The story that we call “The Prodigal Son”, is one of the most well known and oft preached texts in all of scripture. We have all heard the story of the beautiful love that is showed by the father first to the younger son, who demands his inheritance and then squanders it. He is left with no recourse but to go back to his father and encounters the unthinkable, absolute love and forgiveness.

The father then shows the same love and forgiveness to the older son, who throws a snit because his father didn’t cast out the younger son. The older son, full of self-righteous worth, can’t understand why his father would be so lenient. And yet, despite his temper tantrum, the father offers his love, forgiveness, and considerable mercy to his oldest son.

This text has been picked clean of its most salient points over the years. And why not? It’s a passage that abounds with grace and speaks well to the nature of God’s love and how it is a love that will always welcome us home.

So, how do I say anything particularly new in the face of all the different versions of sermons and devotions and bible studies that have involved this text.? How do I give you a new twist or a different perspective on something that we know all so well? This text is so popular that I think it once decorated the wall of my favorite burger place.

But perhaps not having something new to say on this is not a bad thing.

Maybe, in a world where so much is changing and so much good seems to be forgotten, we should be reminded of the truths that a text like this speaks to.

1.    If the father figure is indeed God, then we know that God will always love us. Please, take a moment to hear that and to truly internalize that. God will always love you. You were made in love. God sustains you in love and nothing can separate you from God’s love. There may be seasons where we don’t feel as connected to God, but that doesn’t mean God has gone away. God is always waiting, just as the father is waiting. And God’s love never ceases, no matter how long God may have to wait.

2.    Just as we hear that God loves us, we have to recognize that God loves everyone else in the same way. That is the radical nature of God’s love and how it can shape us. If we truly embrace the idea that we are loved, for all our weaknesses and failures, then it means that everyone is loved in the same measure. Everyone. Too often, we find ourselves like the older brother, shaking our heads and judging anyone we don’t think is worthy of love. But that is not our place. That is not our task. Our task, like the father, is to embrace the lost and welcome them home.

3.    Let both of those points really sink in. You are loved. Completely. Everyone else is loved. Completely. This is the cornerstone of who we are as Christians. Everything else comes from this indelible fact. All that we do, all who we are, comes from these roots. God loves us all.

As we approach Easter. I think we need to keep these things in mind. This reality of God’s love is what drives Jesus to do what he does for the sake of the world. It was love that drew him to the cross. It was love that broke the bonds of death and brought Jesus out of the tomb. It is love we celebrate during the great love festival of the Triduum and Easter Sunday.

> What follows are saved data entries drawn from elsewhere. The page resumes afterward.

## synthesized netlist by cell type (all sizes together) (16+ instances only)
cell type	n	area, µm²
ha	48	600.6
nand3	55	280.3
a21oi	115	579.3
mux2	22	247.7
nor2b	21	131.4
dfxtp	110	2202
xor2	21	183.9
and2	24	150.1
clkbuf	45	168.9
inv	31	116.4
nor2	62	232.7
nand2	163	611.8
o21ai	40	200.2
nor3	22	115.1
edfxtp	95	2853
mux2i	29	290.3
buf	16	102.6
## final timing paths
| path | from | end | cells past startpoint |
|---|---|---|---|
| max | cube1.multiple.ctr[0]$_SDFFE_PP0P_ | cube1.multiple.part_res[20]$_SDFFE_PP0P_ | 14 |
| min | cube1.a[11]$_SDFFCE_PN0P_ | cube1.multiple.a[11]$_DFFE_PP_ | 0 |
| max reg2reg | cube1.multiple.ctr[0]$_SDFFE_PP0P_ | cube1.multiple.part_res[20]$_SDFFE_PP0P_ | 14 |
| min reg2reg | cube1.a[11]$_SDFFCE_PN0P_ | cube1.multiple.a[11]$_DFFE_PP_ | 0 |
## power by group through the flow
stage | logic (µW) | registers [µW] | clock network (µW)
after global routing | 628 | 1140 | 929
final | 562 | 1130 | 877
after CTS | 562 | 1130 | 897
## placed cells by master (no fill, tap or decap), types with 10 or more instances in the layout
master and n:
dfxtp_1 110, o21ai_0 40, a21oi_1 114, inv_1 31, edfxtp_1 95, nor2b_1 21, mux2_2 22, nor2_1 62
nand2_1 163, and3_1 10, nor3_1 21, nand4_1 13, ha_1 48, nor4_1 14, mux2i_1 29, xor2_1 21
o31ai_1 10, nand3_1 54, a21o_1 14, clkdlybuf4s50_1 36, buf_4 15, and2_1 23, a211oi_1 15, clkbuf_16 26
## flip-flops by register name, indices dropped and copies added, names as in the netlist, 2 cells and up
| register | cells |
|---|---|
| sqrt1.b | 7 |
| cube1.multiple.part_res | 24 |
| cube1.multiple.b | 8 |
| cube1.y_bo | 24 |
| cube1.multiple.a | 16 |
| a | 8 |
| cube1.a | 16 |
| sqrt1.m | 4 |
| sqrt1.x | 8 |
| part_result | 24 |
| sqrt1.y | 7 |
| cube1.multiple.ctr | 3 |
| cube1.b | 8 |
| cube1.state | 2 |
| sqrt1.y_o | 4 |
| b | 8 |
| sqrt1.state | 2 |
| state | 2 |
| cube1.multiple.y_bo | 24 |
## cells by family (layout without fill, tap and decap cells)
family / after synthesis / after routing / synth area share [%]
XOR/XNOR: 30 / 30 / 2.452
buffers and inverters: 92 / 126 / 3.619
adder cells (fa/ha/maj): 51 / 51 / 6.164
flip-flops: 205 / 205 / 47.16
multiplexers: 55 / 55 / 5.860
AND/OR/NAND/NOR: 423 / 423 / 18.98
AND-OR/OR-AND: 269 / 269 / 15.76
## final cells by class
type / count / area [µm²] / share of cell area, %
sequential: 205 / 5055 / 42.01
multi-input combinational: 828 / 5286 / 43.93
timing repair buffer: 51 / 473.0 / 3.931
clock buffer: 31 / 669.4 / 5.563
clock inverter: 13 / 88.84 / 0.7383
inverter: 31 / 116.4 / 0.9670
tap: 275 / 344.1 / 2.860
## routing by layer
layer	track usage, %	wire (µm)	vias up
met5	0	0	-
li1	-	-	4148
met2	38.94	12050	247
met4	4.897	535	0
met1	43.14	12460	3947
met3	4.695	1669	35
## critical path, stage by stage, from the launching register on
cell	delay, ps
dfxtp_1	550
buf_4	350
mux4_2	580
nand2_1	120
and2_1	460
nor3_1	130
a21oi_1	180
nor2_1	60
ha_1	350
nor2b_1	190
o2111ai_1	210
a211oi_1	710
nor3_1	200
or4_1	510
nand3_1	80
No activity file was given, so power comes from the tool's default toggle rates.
File: ./run.sh
#!/bin/bash
# OpenROAD 26Q1-2900-gdf79404cd8, Yosys 0.63+post, stock flow scripts
make -C /OpenROAD-flow-scripts/flow DESIGN_CONFIG=/design/flow/config.mk WORK_HOME=/design/flow/orfs finish
File: ./config.mk
export PLATFORM = sky130hd
export DESIGN_NAME = single_port_RAM
export DESIGN_NICKNAME = single_port_RAM
export VERILOG_FILES = /design/flow/design.v
export SDC_FILE = /design/flow/constraint.sdc
export NUM_CORES = 4
export LEC_CHECK = 1
export CORE_UTILIZATION = 50
File: ./constraint.sdc
current_design single_port_RAM

set clk_period 5.3
set clk_io_pct 0.2

create_clock -name clk0 -period $clk_period [get_ports {clk}]

set non_clock_inputs [all_inputs -no_clocks]
set_input_delay [expr $clk_period * $clk_io_pct] -clock clk0 $non_clock_inputs
set_output_delay [expr $clk_period * $clk_io_pct] -clock clk0 [all_outputs]
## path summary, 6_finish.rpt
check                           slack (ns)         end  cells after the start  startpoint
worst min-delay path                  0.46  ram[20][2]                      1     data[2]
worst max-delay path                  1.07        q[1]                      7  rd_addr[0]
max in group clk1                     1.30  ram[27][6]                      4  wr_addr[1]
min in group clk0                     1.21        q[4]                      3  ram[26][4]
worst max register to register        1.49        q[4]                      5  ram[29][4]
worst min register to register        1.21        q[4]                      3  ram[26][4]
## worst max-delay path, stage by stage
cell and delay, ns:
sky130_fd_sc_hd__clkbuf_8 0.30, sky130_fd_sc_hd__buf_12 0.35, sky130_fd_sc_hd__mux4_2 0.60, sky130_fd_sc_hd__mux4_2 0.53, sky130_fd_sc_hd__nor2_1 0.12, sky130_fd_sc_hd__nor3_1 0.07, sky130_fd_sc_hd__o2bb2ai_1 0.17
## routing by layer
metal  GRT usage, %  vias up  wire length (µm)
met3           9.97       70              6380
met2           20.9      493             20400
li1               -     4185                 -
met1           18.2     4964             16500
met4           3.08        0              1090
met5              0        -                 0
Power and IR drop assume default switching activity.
### /design/flow/design.v
module extend (
    input       [31:7] instr,
    input       [2:0 ] immSrc,
    output reg  [31:0] immExt
);
    always @(*)
    begin
        case(immSrc)
            3'b000: 
                immExt = {{20{instr[31]}}, instr[31:20]};                                        
            3'b001: 
                immExt = {{20{instr[31]}}, instr[31:25], instr[11:7]};                           
            3'b010: 
                immExt = {{20{instr[31]}}, instr[7], instr[30:25], instr[11:8], 1'b0};           
            3'b100:
                immExt = {instr[31], instr[30:12], {12{1'b0}}};                                  
            3'b011: 
                immExt = {{12{instr[31]}}, instr[19:12], instr[20], instr[30:21], 1'b0};         
            default:
                immExt = 32'b0;                                                                  
        endcase
    end
endmodule
### /design/flow/run.sh
#!/bin/bash
# OpenROAD 26Q1-2900-gdf79404cd8, Yosys 0.63+post, stock flow scripts
make -C /OpenROAD-flow-scripts/flow DESIGN_CONFIG=/design/flow/config.mk WORK_HOME=/design/flow/orfs finish
### /design/flow/config.mk
export PLATFORM = sky130hd
export DESIGN_NAME = extend
export DESIGN_NICKNAME = extend
export VERILOG_FILES = /design/flow/design.v
export SDC_FILE = /design/flow/constraint.sdc
export NUM_CORES = 4
export LEC_CHECK = 1
export CORE_AREA = 10 10 70 70
export DIE_AREA = 0 0 80 80
### /design/flow/constraint.sdc
current_design extend

set clk_period 3.7
set clk_io_pct 0.2

create_clock -name clk0 -period $clk_period

set non_clock_inputs [all_inputs -no_clocks]
set_input_delay [expr $clk_period * $clk_io_pct] -clock clk0 $non_clock_inputs
set_output_delay [expr $clk_period * $clk_io_pct] -clock clk0 [all_outputs]
==> results.cfg <==
; synthesis and place-and-route metrics
[global_route]
grt_first_pass_wirelength_um = 3836
grtUsageTotal = 0.07323
grt-ovfl-total = 0
grt_antenna_before_repair = 0
grt_pass1_vias = 709
grt_max_degree = 20

[drt]
drt-pass1-iter-count = 4
drtIter0Drc = 52
viasPerCell = 4.046
wire_per_inst_um = 14.25
ant_nets = 0
diodes = 0
totalWireLength_um = 2493
vias = 708
drc_errors = 0

[critical_path]
cp_common_cell = clkdlybuf4s50_1
critPathMaxFanout = 8
cp_cell_sequence = clkdlybuf4s50_1 -> and2_1 -> a21oi_1 -> o22ai_1 -> clkdlybuf4s50_1
crit_family = buffers and inverters
slowest_stage = clkdlybuf4s50_1
arrival_ps = 2580
critPathMaxStageDelay_ps = 680
start_kind = primary input
cp.buffers_inverters = 2
cp_data_required_time_ps = 2960
end_kind = primary output
crit_type = primary input to primary output

[floorplanning]
fp_util = 0.1304
die-area_um2 = 6400
dieHeight_um = 80
design.core.area_um2 = 3416
die_w_um = 80
rows = 21
pin_count = 60

[sta]
timing.slew.headroom = 0.7653
hold_viol = 0
finalSetupTns_ps = 0
setup_violations = 0
fmax_mhz = 301.2
post-route-period-util = 0.8973
finalCriticalPeriod_ps = 3320
rsz0062_at_grt = no
timing.final.ws_setup_ps = 380.0
finalMaxSlewViolations = 0
worstMarginPinSlew_ps = 351.0

[place]
portBuffers = 60
gp_congestion = 0.7660
place_hpwl_um = 2107
post-place-ws_ps = 390.5
dp_cells = 175

[clock_tree]
cts_resized = 0
postCtsSetupBuffers = 0
cts_hold_buf = 0

[job]
drv_cap = 0
warning_count = 32

[logic_synthesis]
mux_share = 0.1348
synthTopLogicFamily = AND-OR/OR-AND gates
simple_gate_area_frac = 0.2247
aoi_share = 0.5056
syn_avg_cell_area_um2 = 6.186
synth_area_um2 = 445.4
ys.warnings.count = 1
synth_stat.cells = 72
synthAdderAreaFrac = 0
xor_share = 0.03652
synth_top_area_share = 0.1854
yosys-top-cells-area = a21o_1 (19%), a21oi_1 (18%), mux2i_1 (13%)
synthDistinctLibCells = 15
synth_area_leader_cell = a21o_1
yosys_area_um2 = 445.4
synth_seq_share = 0
netlist_instances = 72

[layout]
drive_gt1_frac = 0.06202
final-seq-area_um2 = 0
clkbuf_count = 0
flops = 0
final_util = 0.3256
area_growth_pct = 149.7
final-instance-count-excl-fill = 175

[pwr]
vdd_drop_max_uv = 39.70
seq_power_share = 0
power.share.clock = 0
combPwrFrac = 1.000
switching_share = 0.3158
p_leak_nw = 0.4694
power.density_nw_per_um2 = 119.7
p_int_mw = 0.09109
p_sw_mw = 0.04204
total_power_mw = 0.1331

[status]
outcome = finished, final reports clean

[worst_hold_path]
worstHoldPathType = primary input to primary output
==> path summary, 6_finish.rpt <==
check             startpoint  slack [ps]          to  depth (start not counted)
setup / recovery   immSrc[0]         380  immExt[19]                          5
hold / removal     instr[29]        2420   immExt[9]                          3
==> logic make-up after synthesis <==
logic type,count (synthesis)
mux,6
compound gates,37
xor+xnor,1
buf+inv,10
simple gates,18
==> layout make-up <==
| cell class | instances | area (µm²) |
|---|---|---|
| fill | 364 | 2303 |
| timing repair buffer | 67 | 653.1 |
| multi-input combinational | 62 | 401.6 |
| tap | 46 | 57.56 |
==> stage by stage <==
| stage | hold WS, ps | area, µm² |
|---|---|---|
| 3_5_place_dp | 2432 | 1112 |
| 4_1_cts | 2431 | 1112 |
| 2_1_floorplan | 1543 | 445.4 |
| 6_report | 2422 | 1112 |
| 5_1_grt | 2442 | 1112 |
| 3_3_place_gp | 2429 | 1112 |
==> power groups by stage <==
stage	logic (mW)	clock network, mW	registers (mW)
finish	0.133	0	0
CTS	0.136	0	0
global route	0.146	0	0
==> metal layers <==
metal | vias to the layer above | part of all wire | track usage
li1 | 376 | - | -
met1 | 311 | 0.43 | 0.09769
met2 | 21 | 0.49 | 0.1180
met3 | 0 | 0.079 | 0.02500
met4 | 0 | 0 | 0
met5 | - | 0 | 0
==> cells in the mapped netlist (all sizes together) <==
cell type	n
xor2	1
a21oi	16
nor3	1
nor3b	1
and2	2
a21o	11
o21ai	1
nor2b	9
o22ai	8
nor2	5
clkbuf	4
mux2i	6
buf	6
a211oi	1
==> cell usage in the layout (no fill, tap or decap) <==
cell type / n
a21oi_1: 16
clkdlybuf4s50_1: 60
nor3_1: 1
a21o_1: 11
xor2_2: 1
buf_4: 7
nor3b_1: 1
mux2i_1: 6
nor2b_1: 9
o21ai_0: 1
o22ai_1: 8
nor2_1: 5
and2_1: 2
a211oi_1: 1
Power figures rest on the tool's default switching activity, not on a simulated workload.
==> design/flow/run.sh <==
#!/bin/bash
# OpenROAD 26Q1-2900-gdf79404cd8, Yosys 0.63+post, stock flow scripts
make -C /OpenROAD-flow-scripts/flow DESIGN_CONFIG=/design/flow/config.mk WORK_HOME=/design/flow/orfs finish
==> design/flow/config.mk <==
export PLATFORM = sky130hd
export DESIGN_NAME = D_EX
export DESIGN_NICKNAME = D_EX
export VERILOG_FILES = /design/flow/design.v
export SDC_FILE = /design/flow/constraint.sdc
export NUM_CORES = 4
export LEC_CHECK = 1
export CORE_AREA = 10 10 212 212
export DIE_AREA = 0 0 222 222
==> design/flow/constraint.sdc <==
current_design D_EX

set clk_period 1.0
set clk_io_pct 0.2

create_clock -name clk0 -period $clk_period [get_ports {clk}]

set non_clock_inputs [all_inputs -no_clocks]
set_input_delay [expr $clk_period * $clk_io_pct] -clock clk0 $non_clock_inputs
set_output_delay [expr $clk_period * $clk_io_pct] -clock clk0 [all_outputs]
$ cat /design/flow/run.sh
#!/bin/bash
# OpenROAD 26Q1-2900-gdf79404cd8, Yosys 0.63+post, stock flow scripts
make -C /OpenROAD-flow-scripts/flow DESIGN_CONFIG=/design/flow/config.mk WORK_HOME=/design/flow/orfs finish
$ cat /design/flow/config.mk
export PLATFORM = sky130hd
export DESIGN_NAME = top_module
export DESIGN_NICKNAME = top_module
export VERILOG_FILES = /design/flow/design.v
export SDC_FILE = /design/flow/constraint.sdc
export NUM_CORES = 4
export LEC_CHECK = 1
export CORE_UTILIZATION = 50
$ cat /design/flow/constraint.sdc
current_design top_module

set clk_period 32.6
set clk_io_pct 0.2

create_clock -name clk0 -period $clk_period [get_ports {clk}]

set non_clock_inputs [all_inputs -no_clocks]
set_input_delay [expr $clk_period * $clk_io_pct] -clock clk0 $non_clock_inputs
set_output_delay [expr $clk_period * $clk_io_pct] -clock clk0 [all_outputs]
$ cat /design/flow/design.v
`default_nettype none
module top_module(
    input [11:0] angleIn,
    input [11:0] setPoint,
    input [7:0] kp,
    input [7:0] ki,
    input [7:0] kd,
    input clk,
    output reg signed [8:0] dutyCycleOut
    ); 
    wire signed [12:0] error;
    errorCalc errCalcInst(angleIn, setPoint, error);   
    reg signed [12:0] prevError;
    wire signed [20:0] proportional;
    reg signed [28:0] integral;
    wire signed [21:0] derivative;
    reg signed [29:0] pidOut;
    initial begin
        integral = 0;
        prevError = 0;
        pidOut = 0;
    end
    assign proportional = error * kp;
    assign derivative = ({{9{error[12]}}, error} - {{9{prevError[12]}}, prevError}) * kd;
    always @(posedge clk) begin
        integral <= integral + (error * ki);
        if(integral > 255) integral <= 255;
        if(integral < -255) integral <= -255;
        prevError <= error;
        pidOut <= {{9{proportional[20]}}, proportional} +integral +{{8{derivative[21]}}, derivative};
        if(pidOut > 255) dutyCycleOut <= 255;
        else if(pidOut < -255) dutyCycleOut <= -255;
        else dutyCycleOut <= pidOut[8:0];
    end
endmodule
module errorCalc(
    input [11:0] angleIn,
    input [11:0] setPoint,
    output signed [12:0] error
);
    wire [12:0] carryWire;
    assign carryWire[0] = 1'b1;
    assign error[0] = carryWire[0]^(setPoint[0]^(~angleIn[0]));
    assign carryWire[1] = (carryWire[0]&(setPoint[0]^(~angleIn[0])))|((~angleIn[0])&setPoint[0]);
    assign error[1] = carryWire[1]^(setPoint[1]^(~angleIn[1]));
    assign carryWire[2] = (carryWire[1]&(setPoint[1]^(~angleIn[1])))|((~angleIn[1])&setPoint[1]);
    assign error[2] = carryWire[2]^(setPoint[2]^(~angleIn[2]));
    assign carryWire[3] = (carryWire[2]&(setPoint[2]^(~angleIn[2])))|((~angleIn[2])&setPoint[2]);
    assign error[3] = carryWire[3]^(setPoint[3]^(~angleIn[3]));
    assign carryWire[4] = (carryWire[3]&(setPoint[3]^(~angleIn[3])))|((~angleIn[3])&setPoint[3]);
    assign error[4] = carryWire[4]^(setPoint[4]^(~angleIn[4]));
    assign carryWire[5] = (carryWire[4]&(setPoint[4]^(~angleIn[4])))|((~angleIn[4])&setPoint[4]);
    assign error[5] = carryWire[5]^(setPoint[5]^(~angleIn[5]));
    assign carryWire[6] = (carryWire[5]&(setPoint[5]^(~angleIn[5])))|((~angleIn[5])&setPoint[5]);
    assign error[6] = carryWire[6]^(setPoint[6]^(~angleIn[6]));
    assign carryWire[7] = (carryWire[6]&(setPoint[6]^(~angleIn[6])))|((~angleIn[6])&setPoint[6]);
    assign error[7] = carryWire[7]^(setPoint[7]^(~angleIn[7]));
    assign carryWire[8] = (carryWire[7]&(setPoint[7]^(~angleIn[7])))|((~angleIn[7])&setPoint[7]);
    assign error[8] = carryWire[8]^(setPoint[8]^(~angleIn[8]));
    assign carryWire[9] = (carryWire[8]&(setPoint[8]^(~angleIn[8])))|((~angleIn[8])&setPoint[8]);
    assign error[9] = carryWire[9]^(setPoint[9]^(~angleIn[9]));
    assign carryWire[10] = (carryWire[9]&(setPoint[9]^(~angleIn[9])))|((~angleIn[9])&setPoint[9]);
    assign error[10] = carryWire[10]^(setPoint[10]^(~angleIn[10]));
    assign carryWire[11] = (carryWire[10]&(setPoint[10]^(~angleIn[10])))|((~angleIn[10])&setPoint[10]);
    assign error[11] = carryWire[11]^(setPoint[11]^(~angleIn[11]));
    assign carryWire[12] = (carryWire[11]&(setPoint[11]^(~angleIn[11])))|((~angleIn[11])&setPoint[11]);
    assign error[12] = carryWire[12];
endmodule
==> out/results.tsv <==
stage	metric	value	unit
status	outcome	finished clean	
floorplanning	dieHeight	182	um
logic_synthesis	ys_cells	1850	
floorplanning	initial_core_util	51.1	%
setup_path	critical_path.most_common_cell	fa_1	
clock_network	clk_latency	370	ps
finish	area_growth	7.88	%
setup_path	end_kind	flop	
flow_run	cap_violations	0	
floorplanning	ios	58	
sta	slew_viol_final	0	
floorplanning	die_w	182	um
hold_path	min_path_type	reg2reg	
floorplanning	rows	65	
sta	max-slew-margin-rel	40.3	%
sta	rsz0062_at_grt	false	
finish	regArea	1620	um2
logic_synthesis	syn_area	16200	um2
floorplanning	die-area	33200	um2
clock_network	cts_hold_buf	0	
sta	fin_crit	19170	ps
finish	fillCellCount	2836	
logic_synthesis	synth.distinct_cells	65	
setup_path	critPathKind	in2reg	
placement	portBuffers	57	
setup_path	ff2ff_path_depth	37	
sta	finalHoldViolCount	0	
logic_synthesis	synthTopCellsByCount	inv_1 (381), fa_1 (278), nand2_1 (211)	
clock_network	cts_max_level	3	
global_routing	grt_pass1_wl	63000	um
logic_synthesis	synthTopCellsByArea	fa_1 (34%), ha_1 (13%), dfxtp_1 (10%)	
finish	fin_cells	2291	
route	wl_per_cell	16.8	um
setup_path	critical_path.startpoint	angleIn[0]	
sta	skew	20.7	ps
setup_path	worstPathRequired	32840	ps
setup_path	start_kind	input pin	
route	vias_per_cell	5.20	
logic_synthesis	yosys_area	16200	um2
logic_synthesis	largest_area_cell	fa_1	
setup_path	reg2reg_slack	23450	ps
sta	max_freq	0.0522	GHz
logic_synthesis	syn_avg_cell_area	8.77	um2
logic_synthesis	postSynthSeqShare	10.0	%
route	dr.pass1.iters	5	
floorplanning	design.core.area	31700	um2
clock_network	numCtsBuffers	9	
global_routing	grt_max_degree	26	
sta	post-route-period-util	58.8	%
sta	tightest_slew	889	ps
logic_synthesis	synthArstFlopShare	0	%
logic_synthesis	ys_ff	81	
route	totalWireLength	38600	um
logic_synthesis	synth.top_cell.area_share	34.3	%
route	antenna_left	0	
setup_path	regToRegStartpoint	prevError[0]$_DFF_P_	
sta	setup_viol	0	
route	drc_errors	0	
clock_network	cts_tree	done	
global_routing	grt_overflow	0	
logic_synthesis	yosys_warnings	1	
flow_run	warnings	28	
logic_synthesis	yosysMostFrequentCell	inv_1	
placement	dp_cells	2275	
clock_network	cts_sinks	81	
logic_synthesis	ff_type	dfxtp_1	
clock_network	clkSlewWorstSetupHoldPaths	70	ps
route	drtIter0Drc	477	
clock_network	post_cts_resized	0	
placement	gp_congestion	0.979	
route	vias	11900	
setup_path	slowest_delay	760	ps
clock_network	root_buffer	clkbuf_16	
finish	drive_above_1_share	3.18	%
route	antenna-diode-count	0	
sta	tns	0	ps
logic_synthesis	synth_cells	1850	
setup_path	arrival	19410	ps
global_routing	antenna_found_initial	0	
setup_path	reg2reg_to	pidOut[29]$_DFF_P_	
clock_network	clockBufferDepth	2	
placement	dp_hpwl	32100	um
setup_path	critPathSlowestCell	fa_1	
setup_path	crit_path_end	pidOut[29]$_DFF_P_	
clock_network	cts_setup_buffers	0	
global_routing	grt_usage	26.1	%
global_routing	grt_pass1_vias	12200	
setup_path	crit_fanout	18	
logic_synthesis	synth-edff-count	0	
finish	layout.area.comb	13000	um2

I offer to you part of sermon by Nadia Bolz-Weber on this passage. She, as she always does, puts a beautiful spin on the text.

There is much talk out there about the strength of God and the mightiness of God and the awesomeness of God.  But what of the vulnerability of God?

That God would breath into dust and create us in God’s own image….that God would bring humanity into being as God’s own beloved children was to leave God’s self vulnerable to a broken heart in a way nothing else could have. What a risk God took creating us. Giving us enough freedom to be creators and destroyers.  Giving us enough freedom for us to make a mess of everything and act as our own Gods and to also trust in God and love each other.

I just wonder if this is what Jesus is telling us about in the parable of the Prodigal Son.

I’m now going to continue last week’s theme of preacher confessions and confess to you that until this week I totally thought the word prodigal meant returning having repented of your wrongs.  Or at least I thought prodigal meant coming home after having been independent and stupid for awhile.  I’m sure you guys already know this, and that I’m the only one to have just discovered it, but the word prodigal actually means Spending resources freely and recklessly; being wastefully extravagant.

I’ve always heard this parable, one of the most famous stories in the Gospel, titled the Parable of the Prodigal son.  But out of everything we could say this story is about – why do we say it’s about the wasteful extravagance of the younger son? Why is that the focus when it’s not even that interesting?

I mean, It’s actually common for young people to leave home, waste their lives and their money for awhile until they have no other option but to come home to the parents they didn’t treat very well when they were leaving in the first place. Maybe we make this a story about the wasteful stupidity of the younger son because it’s a story we are more familiar with than the alternative, which is this: if the word prodigal means wasteful extravagance, then isn’t it really the story of the prodigal father?

Isn’t it wastefully extravagant for the Father to give his children so much freedom?  Isn’t it wastefully extravagant for the Father to discard his dignity and run into the street toward a foolish and immature son who squandered their fortune? Isn’t it wastefully extravagant for the father to throw such a raging party for this kind of wayward son?

But, see, I love that kind of grace.

I personally love that Jesus tells this story of the prodigal father in response the to Pharisee’s indignation that Jesus would eat with tax collectors and prostitutes because, when it comes down to it, give me a church filled with awful sinners over a church filled with pious Pharisees any time.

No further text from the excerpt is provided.